EXERCISE DIRECTIONS: What is needed here is a faithful repeat of every entry, with no character changed.

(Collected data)

⁂

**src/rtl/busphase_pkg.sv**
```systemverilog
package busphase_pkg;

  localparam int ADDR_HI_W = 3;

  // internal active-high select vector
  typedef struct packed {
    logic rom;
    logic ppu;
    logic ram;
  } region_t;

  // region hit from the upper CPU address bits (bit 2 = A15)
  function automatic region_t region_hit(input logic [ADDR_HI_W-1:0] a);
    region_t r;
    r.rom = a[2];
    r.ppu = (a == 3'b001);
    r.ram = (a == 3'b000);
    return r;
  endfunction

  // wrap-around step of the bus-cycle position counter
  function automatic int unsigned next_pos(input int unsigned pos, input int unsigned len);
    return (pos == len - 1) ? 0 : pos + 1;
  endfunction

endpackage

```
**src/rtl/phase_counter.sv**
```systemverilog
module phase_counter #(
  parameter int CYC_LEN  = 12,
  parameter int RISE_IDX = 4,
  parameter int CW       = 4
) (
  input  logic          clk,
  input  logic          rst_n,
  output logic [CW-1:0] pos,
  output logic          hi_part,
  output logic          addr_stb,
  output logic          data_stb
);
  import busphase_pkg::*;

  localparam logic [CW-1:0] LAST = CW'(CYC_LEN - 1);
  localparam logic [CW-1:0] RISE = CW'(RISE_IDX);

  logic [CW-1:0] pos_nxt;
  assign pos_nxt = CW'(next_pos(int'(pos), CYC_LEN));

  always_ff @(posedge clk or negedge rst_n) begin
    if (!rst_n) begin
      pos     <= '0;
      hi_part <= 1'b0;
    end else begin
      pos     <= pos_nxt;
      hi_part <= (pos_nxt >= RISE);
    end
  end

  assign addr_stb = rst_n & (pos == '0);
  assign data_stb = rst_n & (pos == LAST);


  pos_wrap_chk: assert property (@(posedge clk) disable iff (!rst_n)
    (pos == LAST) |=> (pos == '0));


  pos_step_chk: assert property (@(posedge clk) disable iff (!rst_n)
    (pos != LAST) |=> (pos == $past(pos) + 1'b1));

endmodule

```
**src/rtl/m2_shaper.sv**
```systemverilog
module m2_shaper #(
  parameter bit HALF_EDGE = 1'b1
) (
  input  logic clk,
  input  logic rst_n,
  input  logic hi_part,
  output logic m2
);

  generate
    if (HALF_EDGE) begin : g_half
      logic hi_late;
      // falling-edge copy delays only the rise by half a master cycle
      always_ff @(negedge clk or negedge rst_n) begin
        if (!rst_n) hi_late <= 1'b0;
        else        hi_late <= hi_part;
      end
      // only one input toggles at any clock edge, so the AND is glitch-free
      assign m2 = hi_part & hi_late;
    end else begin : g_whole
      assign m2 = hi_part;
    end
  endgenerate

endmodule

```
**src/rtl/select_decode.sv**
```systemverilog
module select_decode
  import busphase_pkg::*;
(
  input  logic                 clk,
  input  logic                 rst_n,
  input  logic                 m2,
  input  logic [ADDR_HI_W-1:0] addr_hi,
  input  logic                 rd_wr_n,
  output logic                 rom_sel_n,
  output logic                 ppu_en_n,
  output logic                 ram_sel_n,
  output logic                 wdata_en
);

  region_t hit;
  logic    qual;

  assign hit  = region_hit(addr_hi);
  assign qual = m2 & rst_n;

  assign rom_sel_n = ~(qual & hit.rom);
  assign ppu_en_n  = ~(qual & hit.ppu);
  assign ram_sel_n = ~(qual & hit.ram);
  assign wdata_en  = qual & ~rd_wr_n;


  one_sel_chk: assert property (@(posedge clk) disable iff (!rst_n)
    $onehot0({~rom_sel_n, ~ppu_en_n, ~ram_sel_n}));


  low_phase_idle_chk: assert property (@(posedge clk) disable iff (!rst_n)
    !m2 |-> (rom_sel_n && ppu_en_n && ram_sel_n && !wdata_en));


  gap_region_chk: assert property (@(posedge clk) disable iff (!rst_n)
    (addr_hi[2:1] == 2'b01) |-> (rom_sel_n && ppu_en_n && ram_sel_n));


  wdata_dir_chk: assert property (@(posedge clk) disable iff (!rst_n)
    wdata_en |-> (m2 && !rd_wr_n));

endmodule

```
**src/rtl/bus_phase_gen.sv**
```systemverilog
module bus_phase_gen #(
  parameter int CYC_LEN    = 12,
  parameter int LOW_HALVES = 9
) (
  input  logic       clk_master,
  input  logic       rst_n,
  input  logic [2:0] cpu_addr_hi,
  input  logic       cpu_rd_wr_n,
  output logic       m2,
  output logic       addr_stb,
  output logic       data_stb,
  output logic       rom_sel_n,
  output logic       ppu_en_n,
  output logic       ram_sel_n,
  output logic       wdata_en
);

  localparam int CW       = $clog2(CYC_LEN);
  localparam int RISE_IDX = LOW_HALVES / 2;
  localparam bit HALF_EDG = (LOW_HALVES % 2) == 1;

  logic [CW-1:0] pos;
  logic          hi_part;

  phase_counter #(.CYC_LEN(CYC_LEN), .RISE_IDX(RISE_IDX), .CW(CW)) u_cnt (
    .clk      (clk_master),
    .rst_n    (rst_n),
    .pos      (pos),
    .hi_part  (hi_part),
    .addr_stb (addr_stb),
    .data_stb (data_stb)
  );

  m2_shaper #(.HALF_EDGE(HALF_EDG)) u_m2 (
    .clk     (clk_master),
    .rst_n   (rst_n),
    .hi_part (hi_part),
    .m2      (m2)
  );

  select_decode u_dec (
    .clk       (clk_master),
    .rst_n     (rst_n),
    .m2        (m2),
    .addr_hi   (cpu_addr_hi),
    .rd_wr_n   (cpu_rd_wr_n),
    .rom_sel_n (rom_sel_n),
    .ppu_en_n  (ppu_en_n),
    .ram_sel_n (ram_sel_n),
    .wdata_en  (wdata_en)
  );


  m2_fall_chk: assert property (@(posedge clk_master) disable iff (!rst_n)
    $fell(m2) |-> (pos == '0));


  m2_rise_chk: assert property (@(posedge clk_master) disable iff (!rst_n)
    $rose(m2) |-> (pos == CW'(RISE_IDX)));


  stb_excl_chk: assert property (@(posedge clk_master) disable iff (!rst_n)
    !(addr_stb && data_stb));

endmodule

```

⁂

OUTPUT:
**src/rtl/busphase_pkg.sv**
```systemverilog
package busphase_pkg;

  localparam int ADDR_HI_W = 3;

  // internal active-high select vector
  typedef struct packed {
    logic rom;
    logic ppu;
    logic ram;
  } region_t;

  // region hit from the upper CPU address bits (bit 2 = A15)
  function automatic region_t region_hit(input logic [ADDR_HI_W-1:0] a);
    region_t r;
    r.rom = a[2];
    r.ppu = (a == 3'b001);
    r.ram = (a == 3'b000);
    return r;
  endfunction

  // wrap-around step of the bus-cycle position counter
  function automatic int unsigned next_pos(input int unsigned pos, input int unsigned len);
    return (pos == len - 1) ? 0 : pos + 1;
  endfunction

endpackage

```
**src/rtl/phase_counter.sv**
```systemverilog
module phase_counter #(
  parameter int CYC_LEN  = 12,
  parameter int RISE_IDX = 4,
  parameter int CW       = 4
) (
  input  logic          clk,
  input  logic          rst_n,
  output logic [CW-1:0] pos,
  output logic          hi_part,
  output logic          addr_stb,
  output logic          data_stb
);
  import busphase_pkg::*;

  localparam logic [CW-1:0] LAST = CW'(CYC_LEN - 1);
  localparam logic [CW-1:0] RISE = CW'(RISE_IDX);

  logic [CW-1:0] pos_nxt;
  assign pos_nxt = CW'(next_pos(int'(pos), CYC_LEN));

  always_ff @(posedge clk or negedge rst_n) begin
    if (!rst_n) begin
      pos     <= '0;
      hi_part <= 1'b0;
    end else begin
      pos     <= pos_nxt;
      hi_part <= (pos_nxt >= RISE);
    end
  end

  assign addr_stb = rst_n & (pos == '0);
  assign data_stb = rst_n & (pos == LAST);


  pos_wrap_chk: assert property (@(posedge clk) disable iff (!rst_n)
    (pos == LAST) |=> (pos == '0));


  pos_step_chk: assert property (@(posedge clk) disable iff (!rst_n)
    (pos != LAST) |=> (pos == $past(pos) + 1'b1));

endmodule

```
**src/rtl/m2_shaper.sv**
```systemverilog
module m2_shaper #(
  parameter bit HALF_EDGE = 1'b1
) (
  input  logic clk,
  input  logic rst_n,
  input  logic hi_part,
  output logic m2
);

  generate
    if (HALF_EDGE) begin : g_half
      logic hi_late;
      // falling-edge copy delays only the rise by half a master cycle
      always_ff @(negedge clk or negedge rst_n) begin
        if (!rst_n) hi_late <= 1'b0;
        else        hi_late <= hi_part;
      end
      // only one input toggles at any clock edge, so the AND is glitch-free
      assign m2 = hi_part & hi_late;
    end else begin : g_whole
      assign m2 = hi_part;
    end
  endgenerate

endmodule

```
**src/rtl/select_decode.sv**
```systemverilog
module select_decode
  import busphase_pkg::*;
(
  input  logic                 clk,
  input  logic                 rst_n,
  input  logic                 m2,
  input  logic [ADDR_HI_W-1:0] addr_hi,
  input  logic                 rd_wr_n,
  output logic                 rom_sel_n,
  output logic                 ppu_en_n,
  output logic                 ram_sel_n,
  output logic                 wdata_en
);

  region_t hit;
  logic    qual;

  assign hit  = region_hit(addr_hi);
  assign qual = m2 & rst_n;

  assign rom_sel_n = ~(qual & hit.rom);
  assign ppu_en_n  = ~(qual & hit.ppu);
  assign ram_sel_n = ~(qual & hit.ram);
  assign wdata_en  = qual & ~rd_wr_n;


  one_sel_chk: assert property (@(posedge clk) disable iff (!rst_n)
    $onehot0({~rom_sel_n, ~ppu_en_n, ~ram_sel_n}));


  low_phase_idle_chk: assert property (@(posedge clk) disable iff (!rst_n)
    !m2 |-> (rom_sel_n && ppu_en_n && ram_sel_n && !wdata_en));


  gap_region_chk: assert property (@(posedge clk) disable iff (!rst_n)
    (addr_hi[2:1] == 2'b01) |-> (rom_sel_n && ppu_en_n && ram_sel_n));


  wdata_dir_chk: assert property (@(posedge clk) disable iff (!rst_n)
    wdata_en |-> (m2 && !rd_wr_n));

endmodule

```
**src/rtl/bus_phase_gen.sv**
```systemverilog
module bus_phase_gen #(
  parameter int CYC_LEN    = 12,
  parameter int LOW_HALVES = 9
) (
  input  logic       clk_master,
  input  logic       rst_n,
  input  logic [2:0] cpu_addr_hi,
  input  logic       cpu_rd_wr_n,
  output logic       m2,
  output logic       addr_stb,
  output logic       data_stb,
  output logic       rom_sel_n,
  output logic       ppu_en_n,
  output logic       ram_sel_n,
  output logic       wdata_en
);

  localparam int CW       = $clog2(CYC_LEN);
  localparam int RISE_IDX = LOW_HALVES / 2;
  localparam bit HALF_EDG = (LOW_HALVES % 2) == 1;

  logic [CW-1:0] pos;
  logic          hi_part;

  phase_counter #(.CYC_LEN(CYC_LEN), .RISE_IDX(RISE_IDX), .CW(CW)) u_cnt (
    .clk      (clk_master),
    .rst_n    (rst_n),
    .pos      (pos),
    .hi_part  (hi_part),
    .addr_stb (addr_stb),
    .data_stb (data_stb)
  );

  m2_shaper #(.HALF_EDGE(HALF_EDG)) u_m2 (
    .clk     (clk_master),
    .rst_n   (rst_n),
    .hi_part (hi_part),
    .m2      (m2)
  );

  select_decode u_dec (
    .clk       (clk_master),
    .rst_n     (rst_n),
    .m2        (m2),
    .addr_hi   (cpu_addr_hi),
    .rd_wr_n   (cpu_rd_wr_n),
    .rom_sel_n (rom_sel_n),
    .ppu_en_n  (ppu_en_n),
    .ram_sel_n (ram_sel_n),
    .wdata_en  (wdata_en)
  );


  m2_fall_chk: assert property (@(posedge clk_master) disable iff (!rst_n)
    $fell(m2) |-> (pos == '0));


  m2_rise_chk: assert property (@(posedge clk_master) disable iff (!rst_n)
    $rose(m2) |-> (pos == CW'(RISE_IDX)));


  stb_excl_chk: assert property (@(posedge clk_master) disable iff (!rst_n)
    !(addr_stb && data_stb));

endmodule

```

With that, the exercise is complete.